I’m going to do three days in one, here we go….
Stimming- What does it mean to me and what do I do to stim?
Stimming stands for “self-stimulatory behavior” and is often used as a way to regulate or manage sensory overload. It can also happen when someone is happy, or just simply feels the need to move. It can look like dancing, rocking, hand flapping, the list goes on. There are many stims, and many people have a few that are important to them.
For me, it is usually rocking back and forth in my chair or swaying slightly when I am standing. If you see me standing absolutely still, know that it is taking me an enormous amount of energy to do this.
Another stim I have is squeezing my hands together, as if I was milking a cow. That one happens when I’m distressed and really need help managing the overload in the moment.
If I’m walking through a busy store and am feeling overloaded, I will bounce one hand against my side or my leg. It helps me feel solid at a time when I’m struggling to tell where I end and all the other people/noises/smells begin.
I probably have a lot of other stims that I don’t even notice anymore.
Here- watch one of my favorite autistic vloggers talk about stimming:
April 7: Talk about special interests
My special interest would have to be advocacy and social issues. Really, I spend an amazing amount of time reading about it, studying advocates, and anytime someone gets me started (or even when they don’t) I can go on and on and on and on…. I enjoy discussing and studying social issues of many types, but the rights of autistic people and disability rights in general fascinate me. They’re important to me. And they’ve grown in importance as I’ve gotten to better understand myself, my children, and people I work with. My youngest has a special interest in nature documentaries narrated by David Attenborough, which he has watched since he was 10 months old (he’s now 7). He knows an incredible amount about all things nature-related, particularly insects. We supported his love of praying mantids by keeping one as a pet. His name was Bobby, and he was so beautiful.
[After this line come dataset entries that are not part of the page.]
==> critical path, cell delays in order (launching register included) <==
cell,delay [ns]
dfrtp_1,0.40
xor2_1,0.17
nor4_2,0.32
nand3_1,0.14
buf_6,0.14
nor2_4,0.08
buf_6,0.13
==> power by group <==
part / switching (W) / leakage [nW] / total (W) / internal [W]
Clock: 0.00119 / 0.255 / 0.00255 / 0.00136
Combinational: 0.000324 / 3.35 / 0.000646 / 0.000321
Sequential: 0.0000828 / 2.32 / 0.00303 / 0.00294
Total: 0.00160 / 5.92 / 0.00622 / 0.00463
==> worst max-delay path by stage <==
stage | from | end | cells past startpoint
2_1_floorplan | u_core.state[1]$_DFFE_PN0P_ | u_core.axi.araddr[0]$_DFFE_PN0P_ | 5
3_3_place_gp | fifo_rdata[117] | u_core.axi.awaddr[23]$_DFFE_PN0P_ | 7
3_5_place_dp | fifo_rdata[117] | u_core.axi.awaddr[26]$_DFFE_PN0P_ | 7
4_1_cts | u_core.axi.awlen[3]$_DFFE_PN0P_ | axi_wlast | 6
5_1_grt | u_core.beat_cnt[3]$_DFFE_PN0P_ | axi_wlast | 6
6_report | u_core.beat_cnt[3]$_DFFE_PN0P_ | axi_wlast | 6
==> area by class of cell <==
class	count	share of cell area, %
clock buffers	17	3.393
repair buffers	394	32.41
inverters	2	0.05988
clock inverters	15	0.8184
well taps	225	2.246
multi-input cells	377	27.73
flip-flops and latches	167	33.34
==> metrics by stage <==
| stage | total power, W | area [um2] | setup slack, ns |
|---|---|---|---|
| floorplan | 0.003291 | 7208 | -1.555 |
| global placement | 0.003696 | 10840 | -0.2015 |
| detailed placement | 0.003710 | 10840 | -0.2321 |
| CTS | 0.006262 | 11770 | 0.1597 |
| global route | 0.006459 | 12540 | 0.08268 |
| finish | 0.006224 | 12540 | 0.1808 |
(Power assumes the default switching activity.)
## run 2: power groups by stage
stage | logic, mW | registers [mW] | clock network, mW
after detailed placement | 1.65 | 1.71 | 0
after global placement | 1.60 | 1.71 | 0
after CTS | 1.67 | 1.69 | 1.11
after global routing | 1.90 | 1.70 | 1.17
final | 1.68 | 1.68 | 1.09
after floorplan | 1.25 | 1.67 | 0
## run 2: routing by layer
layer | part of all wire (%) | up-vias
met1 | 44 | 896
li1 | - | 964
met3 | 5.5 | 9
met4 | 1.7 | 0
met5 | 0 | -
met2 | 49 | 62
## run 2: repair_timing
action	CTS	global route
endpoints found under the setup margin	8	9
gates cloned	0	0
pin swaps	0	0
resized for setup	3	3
===== src/rtl/board_input_conditioner.sv =====
// Board input conditioner: synchronises and debounces push buttons and DIP switches,
// and derives button press/release/hold pulses and a DIP change strobe.
module board_input_conditioner #(
  parameter int N_BTN       = 5,
  parameter int N_SW        = 8,
  parameter int DEB_CYCLES  = 1250000,
  parameter int HOLD_CYCLES = 125000000,
  parameter int CNT_W       = 27
) (
  input  logic             CLK_125,
  input  logic             reset_n,
  input  logic [N_BTN-1:0] push_btn,
  input  logic [N_SW-1:0]  DIP_sw,
  output logic [N_BTN-1:0] btn_level,
  output logic [N_BTN-1:0] btn_press,
  output logic [N_BTN-1:0] btn_release,
  output logic [N_BTN-1:0] btn_hold,
  output logic [N_SW-1:0]  sw_level,
  output logic             sw_changed
);

  localparam int N_IN = N_BTN + N_SW;
  localparam logic [CNT_W-1:0] DEB_LAST  = CNT_W'(DEB_CYCLES - 1);
  localparam logic [CNT_W-1:0] HOLD_LAST = CNT_W'(HOLD_CYCLES - 1);

  typedef enum logic [1:0] {
    ST_RELEASED = 2'd0,
    ST_PRESSED  = 2'd1,
    ST_HELD     = 2'd2
  } btn_state_t;

  logic [N_IN-1:0]  raw_s;
  logic [N_IN-1:0]  sync1_r;
  logic [N_IN-1:0]  sync2_r;
  logic [N_IN-1:0]  deb_r;
  logic [CNT_W-1:0] deb_cnt_r [N_IN];
  logic [N_BTN-1:0] btn_deb_s;
  logic [N_SW-1:0]  sw_deb_s;
  btn_state_t       state_r [N_BTN];
  logic [CNT_W-1:0] hc_r [N_BTN];

  // Buttons occupy the low bits so both input kinds share one debounce bank.
  assign raw_s     = {DIP_sw, push_btn};
  assign btn_deb_s = deb_r[N_BTN-1:0];
  assign sw_deb_s  = deb_r[N_IN-1:N_BTN];

  // Two-flop synchroniser followed by a per-bit stability counter.
  always_ff @(posedge CLK_125 or negedge reset_n) begin
    if (!reset_n) begin
      sync1_r <= '0;
      sync2_r <= '0;
      deb_r   <= '0;
      for (int i = 0; i < N_IN; i++) begin
        deb_cnt_r[i] <= '0;
      end
    end else begin
      sync1_r <= raw_s;
      sync2_r <= sync1_r;
      for (int i = 0; i < N_IN; i++) begin
        if (sync2_r[i] == deb_r[i]) begin
          deb_cnt_r[i] <= '0;
        end else if (deb_cnt_r[i] == DEB_LAST) begin
          deb_r[i]     <= sync2_r[i];
          deb_cnt_r[i] <= '0;
        end else begin
          deb_cnt_r[i] <= deb_cnt_r[i] + 1'b1;
        end
      end
    end
  end

  // Per-button event FSM; level and pulses are registered together so they align.
  always_ff @(posedge CLK_125 or negedge reset_n) begin
    if (!reset_n) begin
      btn_level   <= '0;
      btn_press   <= '0;
      btn_release <= '0;
      btn_hold    <= '0;
      for (int i = 0; i < N_BTN; i++) begin
        state_r[i] <= ST_RELEASED;
        hc_r[i]    <= '0;
      end
    end else begin
      btn_level   <= btn_deb_s;
      btn_press   <= '0;
      btn_release <= '0;
      btn_hold    <= '0;
      for (int i = 0; i < N_BTN; i++) begin
        case (state_r[i])
          ST_RELEASED: begin
            if (btn_deb_s[i]) begin
              state_r[i]   <= ST_PRESSED;
              hc_r[i]      <= '0;
              btn_press[i] <= 1'b1;
            end
          end
          ST_PRESSED: begin
            if (!btn_deb_s[i]) begin
              state_r[i]     <= ST_RELEASED;
              btn_release[i] <= 1'b1;
            end else if (hc_r[i] == HOLD_LAST) begin
              state_r[i]  <= ST_HELD;
              btn_hold[i] <= 1'b1;
            end else begin
              hc_r[i] <= hc_r[i] + 1'b1;
            end
          end
          ST_HELD: begin
            if (!btn_deb_s[i]) begin
              state_r[i]     <= ST_RELEASED;
              btn_release[i] <= 1'b1;
            end
          end
          default: begin
            state_r[i] <= ST_RELEASED;
            hc_r[i]    <= '0;
          end
        endcase
      end
    end
  end

  // DIP level register and a single strobe for any bit change.
  always_ff @(posedge CLK_125 or negedge reset_n) begin
    if (!reset_n) begin
      sw_level   <= '0;
      sw_changed <= 1'b0;
    end else begin
      sw_level   <= sw_deb_s;
      sw_changed <= |(sw_deb_s ^ sw_level);
    end
  end

endmodule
April 8: talk about ableism
I think the main thing that I’ve run into personally has been when people either laugh at my quirks (which makes me feel like I’ve just been gut punched), or encourage me to do things to appear more typical. Guess what? What’s typical for you is most definitely not typical for me. In a professional setting, I’ve had to train myself to appear as though I’m making good eye contact. That actually makes me angry to even type it. My son’s psychologist asked me what I do to make it appear as though I was looking him in the eye, and congratulated me for finding such a smart way to do it. I still hear his words echoing through my brain, as though appearing “normal” was the end goal there.